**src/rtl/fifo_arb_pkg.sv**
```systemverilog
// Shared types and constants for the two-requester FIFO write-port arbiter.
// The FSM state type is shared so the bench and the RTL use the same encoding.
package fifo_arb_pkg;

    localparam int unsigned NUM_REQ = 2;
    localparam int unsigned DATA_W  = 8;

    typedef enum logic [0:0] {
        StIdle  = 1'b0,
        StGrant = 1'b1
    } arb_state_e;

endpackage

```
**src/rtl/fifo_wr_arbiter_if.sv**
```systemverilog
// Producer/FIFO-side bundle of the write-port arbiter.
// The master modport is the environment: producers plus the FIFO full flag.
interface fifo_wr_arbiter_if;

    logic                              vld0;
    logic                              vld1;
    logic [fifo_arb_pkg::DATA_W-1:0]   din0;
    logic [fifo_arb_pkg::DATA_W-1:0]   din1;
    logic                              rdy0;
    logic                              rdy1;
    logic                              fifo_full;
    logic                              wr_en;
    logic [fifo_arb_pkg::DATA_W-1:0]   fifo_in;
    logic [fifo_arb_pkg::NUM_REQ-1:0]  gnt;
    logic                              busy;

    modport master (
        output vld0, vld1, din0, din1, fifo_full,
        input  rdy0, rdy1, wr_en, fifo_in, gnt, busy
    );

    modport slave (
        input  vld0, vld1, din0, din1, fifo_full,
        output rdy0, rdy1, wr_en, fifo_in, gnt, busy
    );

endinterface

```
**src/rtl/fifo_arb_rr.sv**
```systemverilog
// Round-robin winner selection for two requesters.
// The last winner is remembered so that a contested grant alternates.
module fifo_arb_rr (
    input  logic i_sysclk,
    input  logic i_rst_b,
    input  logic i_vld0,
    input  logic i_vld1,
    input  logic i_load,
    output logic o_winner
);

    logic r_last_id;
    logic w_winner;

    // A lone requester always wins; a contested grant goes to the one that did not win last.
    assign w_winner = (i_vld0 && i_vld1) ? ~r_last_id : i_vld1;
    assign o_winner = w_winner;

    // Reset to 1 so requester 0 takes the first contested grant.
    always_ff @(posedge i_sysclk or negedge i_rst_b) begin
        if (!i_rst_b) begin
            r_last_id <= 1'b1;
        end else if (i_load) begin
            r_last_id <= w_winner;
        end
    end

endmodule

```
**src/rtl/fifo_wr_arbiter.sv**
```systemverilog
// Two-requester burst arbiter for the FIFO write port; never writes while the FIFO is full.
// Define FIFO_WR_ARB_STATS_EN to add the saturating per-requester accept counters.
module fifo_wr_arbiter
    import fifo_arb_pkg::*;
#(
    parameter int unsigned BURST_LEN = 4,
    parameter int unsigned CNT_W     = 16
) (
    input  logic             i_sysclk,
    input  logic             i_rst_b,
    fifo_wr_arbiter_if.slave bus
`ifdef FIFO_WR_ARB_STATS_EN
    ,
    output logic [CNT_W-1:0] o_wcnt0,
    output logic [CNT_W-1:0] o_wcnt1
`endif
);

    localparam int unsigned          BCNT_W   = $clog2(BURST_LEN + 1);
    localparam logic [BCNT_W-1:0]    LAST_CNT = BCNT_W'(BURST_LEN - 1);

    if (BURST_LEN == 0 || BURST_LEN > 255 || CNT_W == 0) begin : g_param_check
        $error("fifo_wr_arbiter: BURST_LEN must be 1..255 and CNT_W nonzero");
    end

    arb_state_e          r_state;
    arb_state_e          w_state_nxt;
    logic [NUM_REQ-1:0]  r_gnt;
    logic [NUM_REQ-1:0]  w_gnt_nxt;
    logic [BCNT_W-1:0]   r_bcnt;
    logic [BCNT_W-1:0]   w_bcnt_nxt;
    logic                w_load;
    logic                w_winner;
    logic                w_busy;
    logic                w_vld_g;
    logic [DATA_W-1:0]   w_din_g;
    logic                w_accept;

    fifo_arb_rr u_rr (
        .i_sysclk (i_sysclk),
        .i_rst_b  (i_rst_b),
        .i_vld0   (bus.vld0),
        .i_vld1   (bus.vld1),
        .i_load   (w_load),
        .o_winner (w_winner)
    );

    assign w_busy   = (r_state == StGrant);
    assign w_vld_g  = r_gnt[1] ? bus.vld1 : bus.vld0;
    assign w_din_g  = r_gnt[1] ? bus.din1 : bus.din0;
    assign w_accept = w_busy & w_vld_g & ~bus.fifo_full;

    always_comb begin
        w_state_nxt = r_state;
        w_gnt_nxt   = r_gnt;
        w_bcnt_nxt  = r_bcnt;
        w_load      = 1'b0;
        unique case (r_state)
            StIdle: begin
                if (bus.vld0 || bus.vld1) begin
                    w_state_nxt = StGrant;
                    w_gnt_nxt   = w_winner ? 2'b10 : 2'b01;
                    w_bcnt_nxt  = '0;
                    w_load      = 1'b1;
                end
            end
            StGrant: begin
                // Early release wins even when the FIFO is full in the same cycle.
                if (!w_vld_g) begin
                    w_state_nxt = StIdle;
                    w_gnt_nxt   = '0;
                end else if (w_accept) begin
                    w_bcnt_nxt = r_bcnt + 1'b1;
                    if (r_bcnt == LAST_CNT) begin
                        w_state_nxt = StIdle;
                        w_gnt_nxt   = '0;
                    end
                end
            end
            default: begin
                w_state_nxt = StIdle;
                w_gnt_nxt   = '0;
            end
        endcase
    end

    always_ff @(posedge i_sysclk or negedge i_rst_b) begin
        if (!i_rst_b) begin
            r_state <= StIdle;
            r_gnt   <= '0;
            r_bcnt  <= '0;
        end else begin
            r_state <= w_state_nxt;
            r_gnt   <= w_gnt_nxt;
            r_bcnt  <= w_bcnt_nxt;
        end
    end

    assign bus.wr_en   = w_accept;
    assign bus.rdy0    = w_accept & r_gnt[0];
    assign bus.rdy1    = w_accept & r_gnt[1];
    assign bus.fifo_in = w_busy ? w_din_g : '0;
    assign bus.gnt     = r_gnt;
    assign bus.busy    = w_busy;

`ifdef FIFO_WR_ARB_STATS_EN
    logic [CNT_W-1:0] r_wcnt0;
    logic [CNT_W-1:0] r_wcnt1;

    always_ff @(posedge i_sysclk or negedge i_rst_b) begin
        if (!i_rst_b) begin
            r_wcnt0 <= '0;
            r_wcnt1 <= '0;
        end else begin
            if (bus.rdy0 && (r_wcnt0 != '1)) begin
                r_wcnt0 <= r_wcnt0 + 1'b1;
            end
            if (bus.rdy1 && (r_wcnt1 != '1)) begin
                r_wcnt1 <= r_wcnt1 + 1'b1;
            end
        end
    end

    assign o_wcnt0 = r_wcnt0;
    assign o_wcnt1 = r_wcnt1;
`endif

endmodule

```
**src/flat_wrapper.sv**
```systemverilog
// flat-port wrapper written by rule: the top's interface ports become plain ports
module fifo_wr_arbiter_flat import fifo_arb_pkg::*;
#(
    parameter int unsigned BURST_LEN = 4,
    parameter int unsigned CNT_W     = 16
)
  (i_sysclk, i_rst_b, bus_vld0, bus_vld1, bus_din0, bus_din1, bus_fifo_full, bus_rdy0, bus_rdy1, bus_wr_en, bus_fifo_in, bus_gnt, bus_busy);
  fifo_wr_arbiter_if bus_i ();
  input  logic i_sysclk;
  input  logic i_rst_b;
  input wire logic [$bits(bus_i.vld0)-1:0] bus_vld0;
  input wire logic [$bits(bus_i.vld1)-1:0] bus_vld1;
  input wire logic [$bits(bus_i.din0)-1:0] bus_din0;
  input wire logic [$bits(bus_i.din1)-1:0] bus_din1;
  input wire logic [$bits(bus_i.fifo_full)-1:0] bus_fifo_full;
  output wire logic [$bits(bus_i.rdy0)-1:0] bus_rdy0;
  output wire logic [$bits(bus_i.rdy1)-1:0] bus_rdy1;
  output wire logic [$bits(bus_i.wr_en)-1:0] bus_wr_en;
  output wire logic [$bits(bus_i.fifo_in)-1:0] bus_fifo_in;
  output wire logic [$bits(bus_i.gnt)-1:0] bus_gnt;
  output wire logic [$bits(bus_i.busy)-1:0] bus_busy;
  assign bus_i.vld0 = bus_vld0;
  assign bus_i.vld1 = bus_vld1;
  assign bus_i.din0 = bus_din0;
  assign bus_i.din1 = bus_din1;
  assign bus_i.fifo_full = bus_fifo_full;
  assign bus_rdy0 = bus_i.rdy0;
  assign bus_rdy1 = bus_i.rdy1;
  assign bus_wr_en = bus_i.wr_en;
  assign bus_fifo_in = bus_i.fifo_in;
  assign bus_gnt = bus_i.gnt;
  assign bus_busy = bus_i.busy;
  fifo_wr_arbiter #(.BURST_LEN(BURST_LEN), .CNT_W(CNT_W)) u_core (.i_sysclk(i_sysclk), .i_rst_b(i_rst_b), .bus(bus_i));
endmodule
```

☆ ☆ ☆ ☆ ☆ ☆ ☆

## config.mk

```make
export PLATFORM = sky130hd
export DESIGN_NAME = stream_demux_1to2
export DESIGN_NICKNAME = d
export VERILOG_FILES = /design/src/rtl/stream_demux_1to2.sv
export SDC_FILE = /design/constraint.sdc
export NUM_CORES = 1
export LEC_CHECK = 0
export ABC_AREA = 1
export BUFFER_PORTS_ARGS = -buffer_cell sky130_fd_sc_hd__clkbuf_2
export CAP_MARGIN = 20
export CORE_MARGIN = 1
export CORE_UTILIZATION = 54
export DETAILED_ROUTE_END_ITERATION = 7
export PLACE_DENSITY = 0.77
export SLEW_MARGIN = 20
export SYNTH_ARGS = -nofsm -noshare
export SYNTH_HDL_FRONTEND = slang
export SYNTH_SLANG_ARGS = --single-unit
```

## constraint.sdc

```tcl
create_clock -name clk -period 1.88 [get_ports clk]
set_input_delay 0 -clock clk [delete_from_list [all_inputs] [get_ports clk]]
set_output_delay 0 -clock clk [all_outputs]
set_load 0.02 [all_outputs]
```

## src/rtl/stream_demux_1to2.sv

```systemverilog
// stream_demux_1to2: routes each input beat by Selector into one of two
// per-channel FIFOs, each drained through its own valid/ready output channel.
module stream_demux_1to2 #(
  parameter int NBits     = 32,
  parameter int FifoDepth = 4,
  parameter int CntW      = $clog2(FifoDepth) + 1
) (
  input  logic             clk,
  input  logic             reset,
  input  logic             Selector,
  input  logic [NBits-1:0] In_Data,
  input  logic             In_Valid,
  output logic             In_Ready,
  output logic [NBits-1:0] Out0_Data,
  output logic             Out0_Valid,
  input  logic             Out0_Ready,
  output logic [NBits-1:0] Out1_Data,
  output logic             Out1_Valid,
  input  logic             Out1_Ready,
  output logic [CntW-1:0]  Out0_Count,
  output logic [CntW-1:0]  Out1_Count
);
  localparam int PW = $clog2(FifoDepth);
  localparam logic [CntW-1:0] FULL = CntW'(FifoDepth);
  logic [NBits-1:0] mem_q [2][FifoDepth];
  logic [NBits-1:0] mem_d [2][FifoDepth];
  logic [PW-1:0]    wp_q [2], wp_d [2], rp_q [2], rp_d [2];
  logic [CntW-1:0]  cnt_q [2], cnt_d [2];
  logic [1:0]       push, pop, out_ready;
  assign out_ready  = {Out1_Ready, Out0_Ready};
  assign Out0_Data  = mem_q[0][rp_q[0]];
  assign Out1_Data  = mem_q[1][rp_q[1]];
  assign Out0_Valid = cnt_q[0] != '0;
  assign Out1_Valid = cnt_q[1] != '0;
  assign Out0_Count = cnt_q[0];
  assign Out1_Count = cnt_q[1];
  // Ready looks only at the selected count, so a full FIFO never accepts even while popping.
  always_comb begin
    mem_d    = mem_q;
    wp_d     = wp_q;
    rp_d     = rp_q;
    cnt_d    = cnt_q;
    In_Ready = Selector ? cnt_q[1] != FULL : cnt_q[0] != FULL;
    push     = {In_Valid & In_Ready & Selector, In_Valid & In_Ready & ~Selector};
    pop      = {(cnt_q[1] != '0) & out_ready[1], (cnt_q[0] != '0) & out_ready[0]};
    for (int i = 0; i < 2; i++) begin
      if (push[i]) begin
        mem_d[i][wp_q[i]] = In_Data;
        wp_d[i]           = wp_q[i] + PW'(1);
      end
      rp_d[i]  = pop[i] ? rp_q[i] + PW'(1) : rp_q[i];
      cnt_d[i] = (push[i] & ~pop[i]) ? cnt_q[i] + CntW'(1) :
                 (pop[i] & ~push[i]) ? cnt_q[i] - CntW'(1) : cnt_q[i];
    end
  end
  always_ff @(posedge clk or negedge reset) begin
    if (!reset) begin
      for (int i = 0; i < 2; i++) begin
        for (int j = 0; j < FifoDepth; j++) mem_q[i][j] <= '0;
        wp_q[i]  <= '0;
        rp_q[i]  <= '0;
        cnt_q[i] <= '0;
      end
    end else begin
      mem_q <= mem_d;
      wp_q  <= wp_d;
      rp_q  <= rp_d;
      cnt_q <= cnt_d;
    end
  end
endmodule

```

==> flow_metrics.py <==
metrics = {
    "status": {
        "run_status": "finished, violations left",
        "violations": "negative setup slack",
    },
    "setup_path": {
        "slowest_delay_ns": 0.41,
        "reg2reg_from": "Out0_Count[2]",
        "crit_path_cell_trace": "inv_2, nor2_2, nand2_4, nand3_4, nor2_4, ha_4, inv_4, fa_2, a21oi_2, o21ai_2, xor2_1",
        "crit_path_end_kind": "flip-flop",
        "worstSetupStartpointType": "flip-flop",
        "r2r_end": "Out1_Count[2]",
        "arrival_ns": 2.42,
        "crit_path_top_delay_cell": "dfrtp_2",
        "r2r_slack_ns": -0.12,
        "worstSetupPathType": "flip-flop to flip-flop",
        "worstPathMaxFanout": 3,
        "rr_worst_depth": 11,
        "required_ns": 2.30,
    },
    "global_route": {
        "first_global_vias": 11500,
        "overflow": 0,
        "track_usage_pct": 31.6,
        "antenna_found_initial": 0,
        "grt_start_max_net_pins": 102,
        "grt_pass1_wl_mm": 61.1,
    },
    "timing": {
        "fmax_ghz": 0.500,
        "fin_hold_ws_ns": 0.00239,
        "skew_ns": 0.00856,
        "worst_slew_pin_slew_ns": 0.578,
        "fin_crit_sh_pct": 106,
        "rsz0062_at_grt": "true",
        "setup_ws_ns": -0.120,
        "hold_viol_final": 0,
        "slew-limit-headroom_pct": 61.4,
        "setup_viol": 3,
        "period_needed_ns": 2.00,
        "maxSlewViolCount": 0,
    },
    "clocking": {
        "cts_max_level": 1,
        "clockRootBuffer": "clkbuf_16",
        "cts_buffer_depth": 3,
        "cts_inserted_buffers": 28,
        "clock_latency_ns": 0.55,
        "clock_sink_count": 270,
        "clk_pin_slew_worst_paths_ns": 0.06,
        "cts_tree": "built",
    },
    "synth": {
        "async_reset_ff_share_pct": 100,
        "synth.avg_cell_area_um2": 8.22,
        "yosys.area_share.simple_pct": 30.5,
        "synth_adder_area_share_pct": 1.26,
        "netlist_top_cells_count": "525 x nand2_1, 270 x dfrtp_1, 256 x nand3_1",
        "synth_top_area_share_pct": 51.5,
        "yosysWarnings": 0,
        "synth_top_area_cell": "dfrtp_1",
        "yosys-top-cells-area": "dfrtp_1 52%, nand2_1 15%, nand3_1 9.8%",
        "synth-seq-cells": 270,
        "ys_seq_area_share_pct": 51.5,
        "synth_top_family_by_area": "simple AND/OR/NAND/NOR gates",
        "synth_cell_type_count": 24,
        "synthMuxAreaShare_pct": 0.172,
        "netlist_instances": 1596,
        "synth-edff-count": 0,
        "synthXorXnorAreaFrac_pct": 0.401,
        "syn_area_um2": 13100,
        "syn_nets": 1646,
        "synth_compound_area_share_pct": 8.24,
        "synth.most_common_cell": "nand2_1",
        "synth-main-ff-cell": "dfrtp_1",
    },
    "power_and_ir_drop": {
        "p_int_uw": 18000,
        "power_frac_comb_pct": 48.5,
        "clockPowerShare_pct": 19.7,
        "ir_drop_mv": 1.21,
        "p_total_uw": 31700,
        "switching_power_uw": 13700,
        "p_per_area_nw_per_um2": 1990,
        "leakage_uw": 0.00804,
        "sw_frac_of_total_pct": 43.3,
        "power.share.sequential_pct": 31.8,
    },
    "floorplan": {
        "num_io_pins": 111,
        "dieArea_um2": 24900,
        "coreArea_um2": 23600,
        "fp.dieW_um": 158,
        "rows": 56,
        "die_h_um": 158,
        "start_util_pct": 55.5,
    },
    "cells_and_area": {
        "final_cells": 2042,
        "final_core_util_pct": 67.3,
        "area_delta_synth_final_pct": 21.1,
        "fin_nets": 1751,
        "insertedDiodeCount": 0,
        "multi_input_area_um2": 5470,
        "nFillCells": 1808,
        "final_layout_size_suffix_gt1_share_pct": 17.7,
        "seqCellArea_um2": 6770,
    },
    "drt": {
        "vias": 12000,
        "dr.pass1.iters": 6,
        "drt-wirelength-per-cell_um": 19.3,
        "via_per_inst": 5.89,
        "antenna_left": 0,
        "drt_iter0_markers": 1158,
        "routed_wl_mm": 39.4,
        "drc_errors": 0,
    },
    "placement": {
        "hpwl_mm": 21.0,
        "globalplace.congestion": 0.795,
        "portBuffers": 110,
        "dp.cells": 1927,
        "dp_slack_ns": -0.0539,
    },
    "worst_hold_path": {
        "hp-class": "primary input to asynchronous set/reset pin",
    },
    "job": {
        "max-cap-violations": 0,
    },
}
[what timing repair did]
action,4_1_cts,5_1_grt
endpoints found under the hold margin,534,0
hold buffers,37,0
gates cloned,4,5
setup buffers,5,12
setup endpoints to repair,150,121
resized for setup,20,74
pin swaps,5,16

☆ ☆ ☆ ☆ ☆ ☆ ☆

== WHAT IS EXPECTED ==
In the records, how many lines have the word "violations" in them? Only the number is needed.

== RESPONSE AREA ==
3